» **Instructions for the task**:
Every line in the listing that holds "lines" counts once; state the total and nothing more.

*** Data shown

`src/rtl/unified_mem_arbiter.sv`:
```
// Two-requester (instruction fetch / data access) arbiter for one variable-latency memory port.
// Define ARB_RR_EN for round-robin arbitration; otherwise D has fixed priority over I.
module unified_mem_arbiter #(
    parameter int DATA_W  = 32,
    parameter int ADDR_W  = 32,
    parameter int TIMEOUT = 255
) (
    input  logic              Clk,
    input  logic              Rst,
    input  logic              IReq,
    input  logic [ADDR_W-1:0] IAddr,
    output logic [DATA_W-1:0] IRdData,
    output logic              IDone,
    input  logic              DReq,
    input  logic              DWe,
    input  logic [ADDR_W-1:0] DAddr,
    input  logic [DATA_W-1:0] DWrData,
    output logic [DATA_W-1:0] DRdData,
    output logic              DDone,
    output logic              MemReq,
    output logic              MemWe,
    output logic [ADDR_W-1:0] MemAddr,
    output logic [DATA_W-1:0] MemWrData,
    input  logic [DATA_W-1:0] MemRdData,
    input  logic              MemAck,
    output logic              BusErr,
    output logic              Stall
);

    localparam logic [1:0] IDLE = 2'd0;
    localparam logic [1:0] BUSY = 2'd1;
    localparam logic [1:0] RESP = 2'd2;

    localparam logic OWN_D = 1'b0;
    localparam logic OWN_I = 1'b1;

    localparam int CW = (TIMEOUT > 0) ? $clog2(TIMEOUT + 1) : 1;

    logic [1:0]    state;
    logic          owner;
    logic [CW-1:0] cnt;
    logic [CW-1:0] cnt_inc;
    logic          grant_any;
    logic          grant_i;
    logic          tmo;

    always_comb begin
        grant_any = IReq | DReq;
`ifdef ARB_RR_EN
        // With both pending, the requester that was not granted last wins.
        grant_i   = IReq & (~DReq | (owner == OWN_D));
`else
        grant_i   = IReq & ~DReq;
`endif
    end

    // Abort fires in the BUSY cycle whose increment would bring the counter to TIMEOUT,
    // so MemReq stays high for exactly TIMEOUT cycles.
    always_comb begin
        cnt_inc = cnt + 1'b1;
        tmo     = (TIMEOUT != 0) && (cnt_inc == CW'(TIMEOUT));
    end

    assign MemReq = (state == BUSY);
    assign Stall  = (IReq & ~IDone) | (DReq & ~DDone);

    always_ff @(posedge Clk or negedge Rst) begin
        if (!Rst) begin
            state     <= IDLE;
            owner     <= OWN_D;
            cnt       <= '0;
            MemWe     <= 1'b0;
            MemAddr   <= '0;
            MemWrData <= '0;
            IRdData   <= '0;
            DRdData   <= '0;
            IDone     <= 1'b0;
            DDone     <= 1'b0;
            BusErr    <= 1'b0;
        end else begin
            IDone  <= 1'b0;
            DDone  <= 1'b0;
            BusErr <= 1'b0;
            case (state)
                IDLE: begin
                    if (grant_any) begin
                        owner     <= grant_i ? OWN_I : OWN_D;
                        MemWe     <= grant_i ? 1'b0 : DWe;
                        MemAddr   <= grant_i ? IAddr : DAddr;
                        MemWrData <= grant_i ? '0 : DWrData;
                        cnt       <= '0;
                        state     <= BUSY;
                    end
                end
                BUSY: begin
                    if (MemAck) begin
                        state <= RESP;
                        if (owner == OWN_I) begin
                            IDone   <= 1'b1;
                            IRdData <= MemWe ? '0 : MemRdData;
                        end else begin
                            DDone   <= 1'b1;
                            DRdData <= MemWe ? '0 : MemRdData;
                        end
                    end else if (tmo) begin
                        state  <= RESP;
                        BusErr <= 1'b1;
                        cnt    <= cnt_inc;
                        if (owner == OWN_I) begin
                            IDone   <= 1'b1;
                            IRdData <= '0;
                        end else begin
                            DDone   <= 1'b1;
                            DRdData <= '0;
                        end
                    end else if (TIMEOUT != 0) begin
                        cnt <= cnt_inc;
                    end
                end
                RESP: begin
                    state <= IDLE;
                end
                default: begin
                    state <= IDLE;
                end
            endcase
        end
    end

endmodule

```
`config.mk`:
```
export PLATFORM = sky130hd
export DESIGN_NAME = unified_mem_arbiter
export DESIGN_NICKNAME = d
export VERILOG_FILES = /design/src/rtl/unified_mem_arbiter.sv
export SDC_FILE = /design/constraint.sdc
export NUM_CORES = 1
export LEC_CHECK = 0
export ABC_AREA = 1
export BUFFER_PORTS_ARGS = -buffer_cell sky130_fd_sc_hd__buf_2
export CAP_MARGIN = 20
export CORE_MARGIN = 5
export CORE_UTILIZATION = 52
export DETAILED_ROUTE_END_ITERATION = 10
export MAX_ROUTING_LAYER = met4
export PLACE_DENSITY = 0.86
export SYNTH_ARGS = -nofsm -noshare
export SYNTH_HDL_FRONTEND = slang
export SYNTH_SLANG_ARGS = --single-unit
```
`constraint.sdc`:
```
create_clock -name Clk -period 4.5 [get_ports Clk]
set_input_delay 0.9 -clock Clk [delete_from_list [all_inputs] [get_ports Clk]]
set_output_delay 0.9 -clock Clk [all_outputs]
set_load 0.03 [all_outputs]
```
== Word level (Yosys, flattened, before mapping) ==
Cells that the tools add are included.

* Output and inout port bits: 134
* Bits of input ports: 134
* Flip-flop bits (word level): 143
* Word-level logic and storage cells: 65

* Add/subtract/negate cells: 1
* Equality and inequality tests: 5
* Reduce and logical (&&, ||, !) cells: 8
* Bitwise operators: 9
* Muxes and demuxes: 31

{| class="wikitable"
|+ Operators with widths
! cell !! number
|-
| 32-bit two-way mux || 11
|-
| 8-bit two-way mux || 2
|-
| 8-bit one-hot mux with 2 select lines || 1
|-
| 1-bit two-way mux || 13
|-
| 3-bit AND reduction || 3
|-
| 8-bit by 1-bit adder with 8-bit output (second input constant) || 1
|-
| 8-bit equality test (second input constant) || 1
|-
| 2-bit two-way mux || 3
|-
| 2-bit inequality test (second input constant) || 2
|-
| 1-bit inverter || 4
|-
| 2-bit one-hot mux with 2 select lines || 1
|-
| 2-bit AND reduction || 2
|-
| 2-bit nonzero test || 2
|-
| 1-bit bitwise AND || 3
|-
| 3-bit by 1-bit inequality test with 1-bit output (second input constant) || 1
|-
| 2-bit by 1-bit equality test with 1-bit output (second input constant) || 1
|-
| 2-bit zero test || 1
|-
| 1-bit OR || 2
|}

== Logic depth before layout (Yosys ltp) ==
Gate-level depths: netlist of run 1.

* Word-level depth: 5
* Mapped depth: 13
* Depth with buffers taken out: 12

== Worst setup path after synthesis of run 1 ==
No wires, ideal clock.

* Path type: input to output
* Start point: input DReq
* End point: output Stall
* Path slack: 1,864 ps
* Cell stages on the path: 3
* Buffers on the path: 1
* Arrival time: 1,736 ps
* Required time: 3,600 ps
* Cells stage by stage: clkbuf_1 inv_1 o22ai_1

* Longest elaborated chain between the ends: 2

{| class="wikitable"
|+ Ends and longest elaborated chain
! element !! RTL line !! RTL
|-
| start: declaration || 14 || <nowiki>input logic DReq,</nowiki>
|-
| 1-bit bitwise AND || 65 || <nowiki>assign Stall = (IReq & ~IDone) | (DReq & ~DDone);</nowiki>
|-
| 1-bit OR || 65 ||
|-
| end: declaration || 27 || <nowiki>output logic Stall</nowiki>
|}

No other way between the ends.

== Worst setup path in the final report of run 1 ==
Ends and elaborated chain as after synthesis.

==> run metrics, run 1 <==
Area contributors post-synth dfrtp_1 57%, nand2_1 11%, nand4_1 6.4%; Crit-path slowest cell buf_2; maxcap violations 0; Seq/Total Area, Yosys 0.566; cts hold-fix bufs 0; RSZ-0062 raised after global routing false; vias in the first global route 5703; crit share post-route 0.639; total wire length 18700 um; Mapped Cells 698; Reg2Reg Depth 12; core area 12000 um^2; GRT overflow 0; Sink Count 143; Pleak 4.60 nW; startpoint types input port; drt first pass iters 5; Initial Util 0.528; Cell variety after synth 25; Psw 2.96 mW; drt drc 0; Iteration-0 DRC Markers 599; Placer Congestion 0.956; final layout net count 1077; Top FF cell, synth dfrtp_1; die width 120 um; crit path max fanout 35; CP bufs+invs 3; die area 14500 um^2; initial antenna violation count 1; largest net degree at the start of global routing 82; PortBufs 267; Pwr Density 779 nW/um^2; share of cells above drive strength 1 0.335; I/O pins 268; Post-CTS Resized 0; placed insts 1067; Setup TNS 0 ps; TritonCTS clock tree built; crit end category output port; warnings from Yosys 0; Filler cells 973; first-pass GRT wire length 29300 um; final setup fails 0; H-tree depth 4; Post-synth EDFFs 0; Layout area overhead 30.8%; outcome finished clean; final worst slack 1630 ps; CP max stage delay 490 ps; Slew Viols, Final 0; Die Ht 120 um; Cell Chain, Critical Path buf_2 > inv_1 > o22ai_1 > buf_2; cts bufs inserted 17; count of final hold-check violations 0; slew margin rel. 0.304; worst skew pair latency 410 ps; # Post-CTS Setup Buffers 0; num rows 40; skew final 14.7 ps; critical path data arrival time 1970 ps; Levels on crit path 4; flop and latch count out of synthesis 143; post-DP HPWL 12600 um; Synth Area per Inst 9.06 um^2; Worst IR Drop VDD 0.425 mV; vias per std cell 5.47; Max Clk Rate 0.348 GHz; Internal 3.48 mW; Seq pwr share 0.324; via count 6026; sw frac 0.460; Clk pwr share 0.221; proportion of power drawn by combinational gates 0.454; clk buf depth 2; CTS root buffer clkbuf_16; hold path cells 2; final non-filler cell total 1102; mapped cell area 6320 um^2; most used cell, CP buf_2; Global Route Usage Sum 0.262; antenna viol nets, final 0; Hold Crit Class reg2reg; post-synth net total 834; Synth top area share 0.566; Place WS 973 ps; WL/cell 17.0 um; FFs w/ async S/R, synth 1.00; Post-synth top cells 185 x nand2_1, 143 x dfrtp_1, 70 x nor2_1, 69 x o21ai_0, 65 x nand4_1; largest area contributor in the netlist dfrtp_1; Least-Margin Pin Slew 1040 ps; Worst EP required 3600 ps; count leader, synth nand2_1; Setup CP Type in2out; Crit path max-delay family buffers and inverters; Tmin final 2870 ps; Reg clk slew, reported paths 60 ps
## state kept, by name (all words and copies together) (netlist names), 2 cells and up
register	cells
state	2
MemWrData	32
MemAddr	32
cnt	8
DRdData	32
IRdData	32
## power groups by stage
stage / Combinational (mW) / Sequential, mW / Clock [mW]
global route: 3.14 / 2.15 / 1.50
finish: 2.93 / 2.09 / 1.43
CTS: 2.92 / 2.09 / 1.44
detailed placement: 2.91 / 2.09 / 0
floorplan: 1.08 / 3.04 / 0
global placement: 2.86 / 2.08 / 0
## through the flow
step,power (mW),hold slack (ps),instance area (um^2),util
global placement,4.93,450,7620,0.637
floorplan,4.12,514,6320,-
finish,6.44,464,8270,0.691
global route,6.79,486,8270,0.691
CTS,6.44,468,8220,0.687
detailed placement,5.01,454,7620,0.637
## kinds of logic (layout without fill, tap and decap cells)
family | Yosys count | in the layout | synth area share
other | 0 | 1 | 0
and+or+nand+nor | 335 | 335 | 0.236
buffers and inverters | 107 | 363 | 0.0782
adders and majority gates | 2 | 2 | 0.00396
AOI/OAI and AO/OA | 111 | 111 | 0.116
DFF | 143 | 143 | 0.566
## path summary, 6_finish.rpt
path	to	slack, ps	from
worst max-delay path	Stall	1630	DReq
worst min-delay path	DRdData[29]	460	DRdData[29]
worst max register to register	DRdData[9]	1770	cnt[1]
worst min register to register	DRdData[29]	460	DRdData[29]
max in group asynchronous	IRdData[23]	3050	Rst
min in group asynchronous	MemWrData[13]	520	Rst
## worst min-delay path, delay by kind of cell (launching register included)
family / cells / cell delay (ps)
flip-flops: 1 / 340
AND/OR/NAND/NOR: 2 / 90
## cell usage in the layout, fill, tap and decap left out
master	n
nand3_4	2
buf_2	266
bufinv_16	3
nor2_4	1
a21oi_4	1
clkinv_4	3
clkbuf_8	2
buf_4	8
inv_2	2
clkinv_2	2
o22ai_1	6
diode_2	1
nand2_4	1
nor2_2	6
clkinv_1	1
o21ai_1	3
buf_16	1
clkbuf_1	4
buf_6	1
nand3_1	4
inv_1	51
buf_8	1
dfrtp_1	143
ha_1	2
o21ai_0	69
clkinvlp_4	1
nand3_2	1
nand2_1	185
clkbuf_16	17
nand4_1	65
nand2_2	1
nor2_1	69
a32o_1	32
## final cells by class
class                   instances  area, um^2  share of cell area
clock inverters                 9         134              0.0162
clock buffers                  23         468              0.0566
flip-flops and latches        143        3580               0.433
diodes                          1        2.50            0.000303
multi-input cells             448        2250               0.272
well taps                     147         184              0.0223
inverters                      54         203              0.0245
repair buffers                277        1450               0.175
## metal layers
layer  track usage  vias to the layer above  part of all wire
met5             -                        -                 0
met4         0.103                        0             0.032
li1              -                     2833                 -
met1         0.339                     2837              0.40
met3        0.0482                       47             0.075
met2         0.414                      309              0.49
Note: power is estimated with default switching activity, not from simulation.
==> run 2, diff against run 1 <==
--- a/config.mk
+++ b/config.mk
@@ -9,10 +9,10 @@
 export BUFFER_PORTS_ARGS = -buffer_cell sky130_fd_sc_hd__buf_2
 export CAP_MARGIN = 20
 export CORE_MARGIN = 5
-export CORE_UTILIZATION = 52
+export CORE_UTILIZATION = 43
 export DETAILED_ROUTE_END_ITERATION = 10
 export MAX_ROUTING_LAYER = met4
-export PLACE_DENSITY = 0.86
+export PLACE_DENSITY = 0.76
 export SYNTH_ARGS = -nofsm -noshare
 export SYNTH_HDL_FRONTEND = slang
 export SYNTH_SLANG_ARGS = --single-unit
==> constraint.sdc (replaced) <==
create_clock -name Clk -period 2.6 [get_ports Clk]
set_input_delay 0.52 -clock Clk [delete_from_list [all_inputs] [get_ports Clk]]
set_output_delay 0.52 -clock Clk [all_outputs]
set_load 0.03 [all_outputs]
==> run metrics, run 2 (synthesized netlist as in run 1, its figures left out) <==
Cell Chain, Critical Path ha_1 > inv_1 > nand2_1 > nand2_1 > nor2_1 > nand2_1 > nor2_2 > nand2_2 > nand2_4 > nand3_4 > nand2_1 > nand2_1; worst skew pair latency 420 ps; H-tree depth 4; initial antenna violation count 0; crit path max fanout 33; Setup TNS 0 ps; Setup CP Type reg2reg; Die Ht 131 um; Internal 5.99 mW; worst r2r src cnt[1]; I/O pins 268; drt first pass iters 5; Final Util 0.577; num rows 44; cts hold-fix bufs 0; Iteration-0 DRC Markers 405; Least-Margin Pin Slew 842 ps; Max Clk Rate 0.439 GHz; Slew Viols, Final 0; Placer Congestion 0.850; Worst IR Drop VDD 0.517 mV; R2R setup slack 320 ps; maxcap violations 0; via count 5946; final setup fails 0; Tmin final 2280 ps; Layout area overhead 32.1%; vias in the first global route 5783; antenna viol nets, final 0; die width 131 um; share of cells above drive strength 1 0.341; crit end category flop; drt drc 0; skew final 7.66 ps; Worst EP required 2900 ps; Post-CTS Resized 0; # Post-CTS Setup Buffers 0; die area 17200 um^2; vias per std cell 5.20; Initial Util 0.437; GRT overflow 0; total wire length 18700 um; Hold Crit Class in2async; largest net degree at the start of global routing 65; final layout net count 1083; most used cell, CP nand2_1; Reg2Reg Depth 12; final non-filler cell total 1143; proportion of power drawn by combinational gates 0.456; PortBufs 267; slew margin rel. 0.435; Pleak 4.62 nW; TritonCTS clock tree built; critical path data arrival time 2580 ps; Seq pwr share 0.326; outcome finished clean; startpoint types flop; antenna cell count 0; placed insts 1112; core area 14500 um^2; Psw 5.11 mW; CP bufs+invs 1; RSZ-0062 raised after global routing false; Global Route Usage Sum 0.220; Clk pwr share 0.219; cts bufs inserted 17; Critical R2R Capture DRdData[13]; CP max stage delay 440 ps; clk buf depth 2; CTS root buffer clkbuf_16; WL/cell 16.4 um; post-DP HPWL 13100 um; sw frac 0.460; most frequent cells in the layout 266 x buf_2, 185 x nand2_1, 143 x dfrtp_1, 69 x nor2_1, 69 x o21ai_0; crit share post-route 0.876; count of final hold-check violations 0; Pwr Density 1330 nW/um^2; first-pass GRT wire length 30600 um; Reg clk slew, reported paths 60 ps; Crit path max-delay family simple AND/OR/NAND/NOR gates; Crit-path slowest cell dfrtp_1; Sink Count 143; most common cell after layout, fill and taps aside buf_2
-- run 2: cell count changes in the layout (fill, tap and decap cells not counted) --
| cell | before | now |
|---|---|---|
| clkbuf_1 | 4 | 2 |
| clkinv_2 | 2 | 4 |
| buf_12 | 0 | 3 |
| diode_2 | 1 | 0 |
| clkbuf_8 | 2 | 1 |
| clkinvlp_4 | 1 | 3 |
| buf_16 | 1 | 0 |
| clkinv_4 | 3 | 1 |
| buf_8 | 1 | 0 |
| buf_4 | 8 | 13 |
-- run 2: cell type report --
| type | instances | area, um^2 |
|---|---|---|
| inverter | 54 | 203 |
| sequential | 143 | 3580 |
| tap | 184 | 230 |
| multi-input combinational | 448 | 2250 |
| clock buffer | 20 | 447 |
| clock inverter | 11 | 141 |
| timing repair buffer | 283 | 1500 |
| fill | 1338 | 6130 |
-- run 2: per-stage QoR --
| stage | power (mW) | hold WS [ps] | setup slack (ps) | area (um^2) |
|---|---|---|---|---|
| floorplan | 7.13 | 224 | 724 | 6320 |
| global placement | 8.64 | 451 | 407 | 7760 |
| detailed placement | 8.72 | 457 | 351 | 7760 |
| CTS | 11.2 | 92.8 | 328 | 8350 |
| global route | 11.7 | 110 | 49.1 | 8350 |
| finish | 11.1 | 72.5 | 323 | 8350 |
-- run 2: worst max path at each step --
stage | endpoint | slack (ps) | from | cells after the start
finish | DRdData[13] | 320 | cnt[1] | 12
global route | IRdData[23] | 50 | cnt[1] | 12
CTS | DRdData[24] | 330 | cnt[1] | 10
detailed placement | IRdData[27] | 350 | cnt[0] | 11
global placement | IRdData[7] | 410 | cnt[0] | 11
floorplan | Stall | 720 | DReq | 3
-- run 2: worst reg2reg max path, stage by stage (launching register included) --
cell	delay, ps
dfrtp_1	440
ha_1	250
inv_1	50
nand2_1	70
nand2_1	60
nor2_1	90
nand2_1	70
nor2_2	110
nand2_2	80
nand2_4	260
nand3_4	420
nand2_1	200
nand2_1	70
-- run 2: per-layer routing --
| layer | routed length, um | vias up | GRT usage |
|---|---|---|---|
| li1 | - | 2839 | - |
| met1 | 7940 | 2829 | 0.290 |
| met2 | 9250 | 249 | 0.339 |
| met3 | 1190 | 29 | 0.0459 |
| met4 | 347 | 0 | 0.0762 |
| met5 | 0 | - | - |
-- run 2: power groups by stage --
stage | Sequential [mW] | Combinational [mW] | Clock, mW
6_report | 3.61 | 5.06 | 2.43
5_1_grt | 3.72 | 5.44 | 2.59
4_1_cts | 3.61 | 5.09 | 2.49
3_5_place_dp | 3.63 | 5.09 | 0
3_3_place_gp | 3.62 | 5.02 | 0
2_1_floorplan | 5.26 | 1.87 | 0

******

» **Written response**:
2